• [WHAT YOU SHOULD DO] Below this line is the material. Write out only its lines from the one containing "## through the flow" through the one containing "[synthesis]", both kept, exactly.

** RECORDED INFORMATION follows **

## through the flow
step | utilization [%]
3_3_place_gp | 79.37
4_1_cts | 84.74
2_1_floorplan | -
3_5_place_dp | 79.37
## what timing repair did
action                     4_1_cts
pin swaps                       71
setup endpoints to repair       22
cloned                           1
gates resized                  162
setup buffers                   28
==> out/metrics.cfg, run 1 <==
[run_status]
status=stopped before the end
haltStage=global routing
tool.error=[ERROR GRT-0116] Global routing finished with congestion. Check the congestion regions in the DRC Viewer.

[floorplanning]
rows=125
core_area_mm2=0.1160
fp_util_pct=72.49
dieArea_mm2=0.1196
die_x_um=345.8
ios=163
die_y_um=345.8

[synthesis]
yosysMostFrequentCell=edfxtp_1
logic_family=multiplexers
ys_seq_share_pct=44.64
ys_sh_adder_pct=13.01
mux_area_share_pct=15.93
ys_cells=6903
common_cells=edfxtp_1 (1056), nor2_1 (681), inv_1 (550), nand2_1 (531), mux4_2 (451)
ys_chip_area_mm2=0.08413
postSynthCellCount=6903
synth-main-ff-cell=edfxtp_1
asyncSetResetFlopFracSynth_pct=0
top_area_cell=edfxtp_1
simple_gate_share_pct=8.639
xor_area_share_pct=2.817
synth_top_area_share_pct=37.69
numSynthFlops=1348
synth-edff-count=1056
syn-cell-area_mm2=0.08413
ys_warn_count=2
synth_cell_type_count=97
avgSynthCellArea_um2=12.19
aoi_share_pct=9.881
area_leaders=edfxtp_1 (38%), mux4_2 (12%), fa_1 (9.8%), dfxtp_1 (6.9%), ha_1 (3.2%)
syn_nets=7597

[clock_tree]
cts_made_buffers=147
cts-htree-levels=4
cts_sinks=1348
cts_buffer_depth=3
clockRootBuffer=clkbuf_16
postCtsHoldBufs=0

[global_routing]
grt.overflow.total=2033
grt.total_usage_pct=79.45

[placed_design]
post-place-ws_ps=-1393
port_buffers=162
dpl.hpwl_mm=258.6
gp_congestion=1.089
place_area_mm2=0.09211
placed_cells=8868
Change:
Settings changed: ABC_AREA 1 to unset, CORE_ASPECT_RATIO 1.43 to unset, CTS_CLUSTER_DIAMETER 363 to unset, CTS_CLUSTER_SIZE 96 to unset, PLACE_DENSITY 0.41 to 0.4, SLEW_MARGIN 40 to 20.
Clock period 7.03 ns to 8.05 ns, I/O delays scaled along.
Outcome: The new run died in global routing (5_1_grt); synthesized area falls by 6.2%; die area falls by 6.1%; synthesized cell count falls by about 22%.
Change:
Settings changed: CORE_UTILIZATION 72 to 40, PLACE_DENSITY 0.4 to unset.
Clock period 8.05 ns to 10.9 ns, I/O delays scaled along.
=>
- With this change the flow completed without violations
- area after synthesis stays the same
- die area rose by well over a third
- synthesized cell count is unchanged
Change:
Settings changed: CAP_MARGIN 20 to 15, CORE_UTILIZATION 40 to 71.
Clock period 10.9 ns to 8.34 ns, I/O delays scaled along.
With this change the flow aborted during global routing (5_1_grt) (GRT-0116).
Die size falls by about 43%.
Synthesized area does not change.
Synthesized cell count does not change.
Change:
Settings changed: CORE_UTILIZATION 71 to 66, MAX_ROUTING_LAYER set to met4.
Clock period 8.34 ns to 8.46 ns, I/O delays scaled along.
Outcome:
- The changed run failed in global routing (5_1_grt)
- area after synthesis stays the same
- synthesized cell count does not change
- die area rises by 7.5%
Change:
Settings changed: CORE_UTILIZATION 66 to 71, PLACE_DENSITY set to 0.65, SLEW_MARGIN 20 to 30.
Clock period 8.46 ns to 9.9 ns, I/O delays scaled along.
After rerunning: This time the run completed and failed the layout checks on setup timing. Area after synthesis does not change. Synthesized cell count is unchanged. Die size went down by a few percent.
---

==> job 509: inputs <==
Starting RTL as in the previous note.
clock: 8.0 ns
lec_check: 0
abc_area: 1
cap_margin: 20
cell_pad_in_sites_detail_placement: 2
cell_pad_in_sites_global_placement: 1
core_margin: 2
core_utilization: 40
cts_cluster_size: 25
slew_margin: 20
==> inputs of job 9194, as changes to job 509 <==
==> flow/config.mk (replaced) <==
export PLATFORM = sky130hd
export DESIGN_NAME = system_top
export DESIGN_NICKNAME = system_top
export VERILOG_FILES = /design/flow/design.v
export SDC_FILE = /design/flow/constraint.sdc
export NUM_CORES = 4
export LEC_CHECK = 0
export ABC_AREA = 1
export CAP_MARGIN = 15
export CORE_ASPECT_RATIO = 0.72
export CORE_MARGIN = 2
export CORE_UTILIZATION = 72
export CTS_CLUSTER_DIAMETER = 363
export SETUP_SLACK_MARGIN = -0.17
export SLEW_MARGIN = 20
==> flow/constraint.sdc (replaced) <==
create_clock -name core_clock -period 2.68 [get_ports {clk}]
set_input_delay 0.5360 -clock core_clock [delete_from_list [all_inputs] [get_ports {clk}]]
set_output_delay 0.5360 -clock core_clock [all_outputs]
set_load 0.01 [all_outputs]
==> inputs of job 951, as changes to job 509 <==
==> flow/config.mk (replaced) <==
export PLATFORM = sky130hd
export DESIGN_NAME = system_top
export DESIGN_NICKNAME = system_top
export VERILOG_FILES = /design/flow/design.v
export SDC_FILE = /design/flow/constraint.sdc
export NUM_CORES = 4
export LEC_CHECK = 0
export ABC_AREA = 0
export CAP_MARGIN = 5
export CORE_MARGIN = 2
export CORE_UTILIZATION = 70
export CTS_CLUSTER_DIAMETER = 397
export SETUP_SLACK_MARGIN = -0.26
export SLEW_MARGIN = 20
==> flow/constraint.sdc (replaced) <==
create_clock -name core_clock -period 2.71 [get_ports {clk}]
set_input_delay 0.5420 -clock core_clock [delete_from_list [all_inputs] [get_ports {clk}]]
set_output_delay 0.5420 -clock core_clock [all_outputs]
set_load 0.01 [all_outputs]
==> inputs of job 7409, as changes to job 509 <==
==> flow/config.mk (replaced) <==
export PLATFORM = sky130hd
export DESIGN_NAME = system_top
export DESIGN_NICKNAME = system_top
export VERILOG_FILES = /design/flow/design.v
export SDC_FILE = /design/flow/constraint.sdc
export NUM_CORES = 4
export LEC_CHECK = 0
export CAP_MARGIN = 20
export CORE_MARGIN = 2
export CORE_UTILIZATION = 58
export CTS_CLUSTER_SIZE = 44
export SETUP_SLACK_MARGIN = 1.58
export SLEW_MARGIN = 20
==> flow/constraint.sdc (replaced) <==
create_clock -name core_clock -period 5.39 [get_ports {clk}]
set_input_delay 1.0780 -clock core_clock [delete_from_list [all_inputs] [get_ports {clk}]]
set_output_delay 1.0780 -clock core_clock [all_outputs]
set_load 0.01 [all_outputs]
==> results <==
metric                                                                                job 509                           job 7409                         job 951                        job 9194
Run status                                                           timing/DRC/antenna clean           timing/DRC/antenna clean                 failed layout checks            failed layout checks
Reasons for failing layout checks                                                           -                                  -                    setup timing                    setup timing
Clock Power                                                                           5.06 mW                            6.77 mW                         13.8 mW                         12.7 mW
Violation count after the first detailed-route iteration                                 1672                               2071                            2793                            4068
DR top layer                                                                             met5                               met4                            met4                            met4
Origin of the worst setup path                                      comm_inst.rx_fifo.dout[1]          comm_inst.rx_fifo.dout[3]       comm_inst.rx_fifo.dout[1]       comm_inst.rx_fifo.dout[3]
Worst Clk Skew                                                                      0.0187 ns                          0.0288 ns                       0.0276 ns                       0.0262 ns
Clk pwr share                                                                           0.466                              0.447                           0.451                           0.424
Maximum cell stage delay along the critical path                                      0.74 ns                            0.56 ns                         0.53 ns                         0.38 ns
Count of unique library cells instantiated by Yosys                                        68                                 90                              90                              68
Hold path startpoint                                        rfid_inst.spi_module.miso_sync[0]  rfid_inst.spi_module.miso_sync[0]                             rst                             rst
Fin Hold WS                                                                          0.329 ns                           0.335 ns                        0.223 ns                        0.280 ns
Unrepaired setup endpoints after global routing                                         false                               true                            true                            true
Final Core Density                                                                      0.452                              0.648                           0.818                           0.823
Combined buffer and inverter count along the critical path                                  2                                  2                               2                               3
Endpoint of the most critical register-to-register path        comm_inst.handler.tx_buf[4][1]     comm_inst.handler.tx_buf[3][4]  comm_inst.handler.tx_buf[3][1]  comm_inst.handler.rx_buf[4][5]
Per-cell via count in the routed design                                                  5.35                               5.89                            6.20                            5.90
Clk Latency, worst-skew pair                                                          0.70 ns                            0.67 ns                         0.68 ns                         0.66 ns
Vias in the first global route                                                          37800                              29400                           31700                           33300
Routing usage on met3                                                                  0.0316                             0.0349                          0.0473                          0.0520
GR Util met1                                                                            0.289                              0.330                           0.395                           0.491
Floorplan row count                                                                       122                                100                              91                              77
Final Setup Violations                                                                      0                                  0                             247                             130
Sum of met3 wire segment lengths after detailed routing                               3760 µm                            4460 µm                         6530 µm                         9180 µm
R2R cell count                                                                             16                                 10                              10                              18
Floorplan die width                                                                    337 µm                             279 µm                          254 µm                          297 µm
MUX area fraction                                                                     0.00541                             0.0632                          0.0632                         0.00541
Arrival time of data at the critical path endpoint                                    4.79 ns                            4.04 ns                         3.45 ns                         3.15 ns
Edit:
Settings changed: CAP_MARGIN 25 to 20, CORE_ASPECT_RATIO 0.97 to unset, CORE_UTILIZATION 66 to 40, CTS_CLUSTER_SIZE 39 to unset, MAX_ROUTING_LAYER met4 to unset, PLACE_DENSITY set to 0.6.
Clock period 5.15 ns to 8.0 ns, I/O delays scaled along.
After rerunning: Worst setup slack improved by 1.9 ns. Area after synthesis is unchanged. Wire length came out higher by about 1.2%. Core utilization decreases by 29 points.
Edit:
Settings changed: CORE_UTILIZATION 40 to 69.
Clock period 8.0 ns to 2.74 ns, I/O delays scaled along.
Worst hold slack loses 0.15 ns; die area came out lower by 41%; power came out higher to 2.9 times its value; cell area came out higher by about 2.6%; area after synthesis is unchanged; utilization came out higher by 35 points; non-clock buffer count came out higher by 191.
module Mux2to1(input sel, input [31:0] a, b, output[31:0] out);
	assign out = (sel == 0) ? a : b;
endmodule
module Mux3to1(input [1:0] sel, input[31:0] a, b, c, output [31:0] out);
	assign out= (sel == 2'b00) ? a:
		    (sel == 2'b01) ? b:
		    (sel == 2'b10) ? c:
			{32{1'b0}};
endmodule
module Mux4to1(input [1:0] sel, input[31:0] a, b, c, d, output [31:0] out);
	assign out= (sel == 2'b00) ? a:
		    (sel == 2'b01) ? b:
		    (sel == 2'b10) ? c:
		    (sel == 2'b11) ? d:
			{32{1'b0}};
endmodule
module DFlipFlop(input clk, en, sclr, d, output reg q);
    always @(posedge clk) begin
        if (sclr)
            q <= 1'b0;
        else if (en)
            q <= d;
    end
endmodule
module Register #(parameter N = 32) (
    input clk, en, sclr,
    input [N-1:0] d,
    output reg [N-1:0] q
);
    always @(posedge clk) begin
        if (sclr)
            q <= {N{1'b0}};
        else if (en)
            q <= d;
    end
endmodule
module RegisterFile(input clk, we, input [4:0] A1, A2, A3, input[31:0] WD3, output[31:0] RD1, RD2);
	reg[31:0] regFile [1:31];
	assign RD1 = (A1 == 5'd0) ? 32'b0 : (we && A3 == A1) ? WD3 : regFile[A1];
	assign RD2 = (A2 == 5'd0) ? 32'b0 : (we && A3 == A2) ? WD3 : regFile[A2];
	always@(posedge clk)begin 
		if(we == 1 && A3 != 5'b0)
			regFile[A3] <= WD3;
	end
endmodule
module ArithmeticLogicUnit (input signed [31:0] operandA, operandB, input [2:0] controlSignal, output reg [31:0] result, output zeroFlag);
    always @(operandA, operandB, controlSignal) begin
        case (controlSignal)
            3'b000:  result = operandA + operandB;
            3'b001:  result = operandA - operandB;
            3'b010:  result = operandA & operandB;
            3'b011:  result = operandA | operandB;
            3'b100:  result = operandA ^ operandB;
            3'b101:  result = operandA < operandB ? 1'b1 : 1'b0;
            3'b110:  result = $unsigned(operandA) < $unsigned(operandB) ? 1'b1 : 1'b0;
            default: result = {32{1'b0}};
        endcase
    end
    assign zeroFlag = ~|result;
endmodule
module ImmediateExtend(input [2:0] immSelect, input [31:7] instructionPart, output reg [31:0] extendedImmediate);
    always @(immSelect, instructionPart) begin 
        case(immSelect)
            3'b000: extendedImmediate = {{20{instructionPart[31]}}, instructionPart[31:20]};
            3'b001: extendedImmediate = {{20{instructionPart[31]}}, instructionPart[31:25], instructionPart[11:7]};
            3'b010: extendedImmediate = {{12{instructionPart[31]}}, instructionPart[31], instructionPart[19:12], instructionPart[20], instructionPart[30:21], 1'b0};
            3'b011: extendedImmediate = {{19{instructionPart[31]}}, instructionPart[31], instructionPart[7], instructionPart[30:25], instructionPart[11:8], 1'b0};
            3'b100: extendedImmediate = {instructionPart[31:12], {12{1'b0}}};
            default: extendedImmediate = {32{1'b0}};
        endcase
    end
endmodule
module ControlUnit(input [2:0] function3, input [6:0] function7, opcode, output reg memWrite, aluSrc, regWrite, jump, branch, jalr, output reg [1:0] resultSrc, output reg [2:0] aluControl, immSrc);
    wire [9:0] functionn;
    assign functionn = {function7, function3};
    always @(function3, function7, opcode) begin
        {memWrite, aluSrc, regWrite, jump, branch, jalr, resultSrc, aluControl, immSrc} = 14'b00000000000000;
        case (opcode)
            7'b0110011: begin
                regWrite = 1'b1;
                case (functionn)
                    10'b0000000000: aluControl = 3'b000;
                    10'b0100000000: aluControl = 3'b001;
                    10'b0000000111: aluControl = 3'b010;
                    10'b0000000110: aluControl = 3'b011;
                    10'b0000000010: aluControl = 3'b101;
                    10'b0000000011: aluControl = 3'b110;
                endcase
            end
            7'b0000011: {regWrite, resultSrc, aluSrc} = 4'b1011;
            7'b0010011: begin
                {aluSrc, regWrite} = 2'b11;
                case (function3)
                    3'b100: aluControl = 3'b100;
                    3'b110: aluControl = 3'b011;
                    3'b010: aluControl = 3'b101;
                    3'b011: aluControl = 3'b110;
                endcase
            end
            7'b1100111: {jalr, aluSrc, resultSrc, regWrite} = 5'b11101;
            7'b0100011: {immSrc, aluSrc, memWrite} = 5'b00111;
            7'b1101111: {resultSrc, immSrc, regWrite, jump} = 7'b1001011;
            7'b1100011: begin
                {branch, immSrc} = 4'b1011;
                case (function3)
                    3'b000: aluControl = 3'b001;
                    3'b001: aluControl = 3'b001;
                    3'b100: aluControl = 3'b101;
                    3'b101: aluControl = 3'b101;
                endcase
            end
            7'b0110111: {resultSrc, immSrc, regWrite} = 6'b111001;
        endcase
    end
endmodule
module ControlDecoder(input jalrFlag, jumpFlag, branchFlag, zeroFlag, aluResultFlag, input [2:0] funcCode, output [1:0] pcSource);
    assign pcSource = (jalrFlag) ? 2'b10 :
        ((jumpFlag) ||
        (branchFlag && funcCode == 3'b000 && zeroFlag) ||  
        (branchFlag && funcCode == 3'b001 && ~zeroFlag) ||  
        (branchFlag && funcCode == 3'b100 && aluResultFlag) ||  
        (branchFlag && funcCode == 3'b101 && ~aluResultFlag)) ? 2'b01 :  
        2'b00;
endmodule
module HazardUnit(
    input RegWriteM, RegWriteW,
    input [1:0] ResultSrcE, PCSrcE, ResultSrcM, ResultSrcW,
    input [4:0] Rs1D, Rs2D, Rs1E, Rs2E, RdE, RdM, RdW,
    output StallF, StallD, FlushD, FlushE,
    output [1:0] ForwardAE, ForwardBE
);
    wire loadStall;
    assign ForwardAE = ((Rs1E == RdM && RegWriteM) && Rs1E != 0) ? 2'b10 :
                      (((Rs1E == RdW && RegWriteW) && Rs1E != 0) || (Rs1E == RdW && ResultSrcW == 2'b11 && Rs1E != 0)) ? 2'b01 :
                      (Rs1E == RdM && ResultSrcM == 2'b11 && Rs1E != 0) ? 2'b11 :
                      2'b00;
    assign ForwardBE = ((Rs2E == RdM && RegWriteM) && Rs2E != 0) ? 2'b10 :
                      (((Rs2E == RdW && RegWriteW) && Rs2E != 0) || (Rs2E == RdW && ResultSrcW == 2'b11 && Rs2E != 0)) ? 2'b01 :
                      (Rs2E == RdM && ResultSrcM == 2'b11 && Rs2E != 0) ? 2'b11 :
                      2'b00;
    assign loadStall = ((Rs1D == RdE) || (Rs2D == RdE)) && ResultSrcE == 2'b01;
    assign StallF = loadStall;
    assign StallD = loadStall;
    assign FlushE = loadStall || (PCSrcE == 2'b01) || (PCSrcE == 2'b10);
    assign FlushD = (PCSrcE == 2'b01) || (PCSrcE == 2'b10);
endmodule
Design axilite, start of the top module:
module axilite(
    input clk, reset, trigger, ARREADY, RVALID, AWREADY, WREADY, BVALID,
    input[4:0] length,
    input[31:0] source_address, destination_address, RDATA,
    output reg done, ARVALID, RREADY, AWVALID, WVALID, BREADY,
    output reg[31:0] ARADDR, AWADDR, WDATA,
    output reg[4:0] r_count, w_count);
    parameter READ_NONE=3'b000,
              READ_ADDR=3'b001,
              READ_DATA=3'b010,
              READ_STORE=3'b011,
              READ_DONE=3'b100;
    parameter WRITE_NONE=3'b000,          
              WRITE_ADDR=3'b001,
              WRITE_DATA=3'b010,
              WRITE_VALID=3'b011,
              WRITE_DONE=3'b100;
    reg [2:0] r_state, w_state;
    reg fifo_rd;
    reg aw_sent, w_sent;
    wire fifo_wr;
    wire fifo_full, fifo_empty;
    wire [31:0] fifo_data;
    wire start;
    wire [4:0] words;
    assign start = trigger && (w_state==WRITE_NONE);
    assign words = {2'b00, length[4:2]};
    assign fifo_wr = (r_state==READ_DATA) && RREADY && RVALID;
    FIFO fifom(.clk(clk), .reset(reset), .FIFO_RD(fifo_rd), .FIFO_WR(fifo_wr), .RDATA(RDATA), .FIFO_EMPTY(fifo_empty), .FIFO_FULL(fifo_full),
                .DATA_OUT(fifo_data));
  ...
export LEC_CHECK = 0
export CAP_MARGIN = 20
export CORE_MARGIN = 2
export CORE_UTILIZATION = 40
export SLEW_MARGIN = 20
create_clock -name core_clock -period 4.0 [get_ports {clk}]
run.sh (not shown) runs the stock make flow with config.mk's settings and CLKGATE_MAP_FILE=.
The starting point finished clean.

** End of RECORDED INFORMATION **
** RECORDED INFORMATION follows **

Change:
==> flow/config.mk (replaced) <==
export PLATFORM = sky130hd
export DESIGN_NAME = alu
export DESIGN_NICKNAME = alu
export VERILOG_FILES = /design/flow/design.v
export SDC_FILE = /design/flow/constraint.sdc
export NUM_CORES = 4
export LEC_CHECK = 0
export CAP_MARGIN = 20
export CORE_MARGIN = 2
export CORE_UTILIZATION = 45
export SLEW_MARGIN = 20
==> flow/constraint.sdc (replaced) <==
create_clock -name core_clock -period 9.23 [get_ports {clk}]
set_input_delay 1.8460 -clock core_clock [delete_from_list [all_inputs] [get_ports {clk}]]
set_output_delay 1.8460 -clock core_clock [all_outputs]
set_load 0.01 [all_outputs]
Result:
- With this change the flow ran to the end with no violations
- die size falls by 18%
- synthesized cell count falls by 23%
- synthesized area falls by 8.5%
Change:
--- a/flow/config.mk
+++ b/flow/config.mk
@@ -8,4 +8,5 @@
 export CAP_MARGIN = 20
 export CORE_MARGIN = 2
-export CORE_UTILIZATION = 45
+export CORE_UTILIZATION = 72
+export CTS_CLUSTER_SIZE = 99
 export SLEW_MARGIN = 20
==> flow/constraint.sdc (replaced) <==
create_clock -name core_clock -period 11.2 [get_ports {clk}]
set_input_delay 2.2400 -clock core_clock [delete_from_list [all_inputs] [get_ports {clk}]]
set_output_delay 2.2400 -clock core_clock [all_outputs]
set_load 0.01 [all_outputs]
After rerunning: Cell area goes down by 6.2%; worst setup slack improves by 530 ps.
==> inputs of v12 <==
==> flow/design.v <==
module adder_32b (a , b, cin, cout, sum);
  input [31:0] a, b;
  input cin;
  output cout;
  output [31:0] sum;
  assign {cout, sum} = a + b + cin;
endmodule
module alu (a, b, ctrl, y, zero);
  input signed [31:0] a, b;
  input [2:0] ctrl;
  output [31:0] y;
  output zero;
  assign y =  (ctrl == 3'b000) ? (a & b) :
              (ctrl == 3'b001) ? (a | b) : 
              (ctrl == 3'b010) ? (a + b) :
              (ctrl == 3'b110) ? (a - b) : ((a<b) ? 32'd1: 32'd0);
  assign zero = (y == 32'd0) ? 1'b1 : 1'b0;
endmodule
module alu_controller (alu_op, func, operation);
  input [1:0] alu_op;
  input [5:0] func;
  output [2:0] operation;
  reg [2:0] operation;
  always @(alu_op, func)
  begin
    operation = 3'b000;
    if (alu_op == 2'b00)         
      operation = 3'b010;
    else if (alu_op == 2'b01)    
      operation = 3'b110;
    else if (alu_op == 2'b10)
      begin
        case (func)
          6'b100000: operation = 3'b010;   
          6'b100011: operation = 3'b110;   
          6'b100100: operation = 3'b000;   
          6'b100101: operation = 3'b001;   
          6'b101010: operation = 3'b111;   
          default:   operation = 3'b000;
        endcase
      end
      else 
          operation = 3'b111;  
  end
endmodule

** End of RECORDED INFORMATION **

• [ANSWER TO THIS EXERCISE]
## through the flow
step | utilization [%]
3_3_place_gp | 79.37
4_1_cts | 84.74
2_1_floorplan | -
3_5_place_dp | 79.37
## what timing repair did
action                     4_1_cts
pin swaps                       71
setup endpoints to repair       22
cloned                           1
gates resized                  162
setup buffers                   28
==> out/metrics.cfg, run 1 <==
[run_status]
status=stopped before the end
haltStage=global routing
tool.error=[ERROR GRT-0116] Global routing finished with congestion. Check the congestion regions in the DRC Viewer.

[floorplanning]
rows=125
core_area_mm2=0.1160
fp_util_pct=72.49
dieArea_mm2=0.1196
die_x_um=345.8
ios=163
die_y_um=345.8

[synthesis]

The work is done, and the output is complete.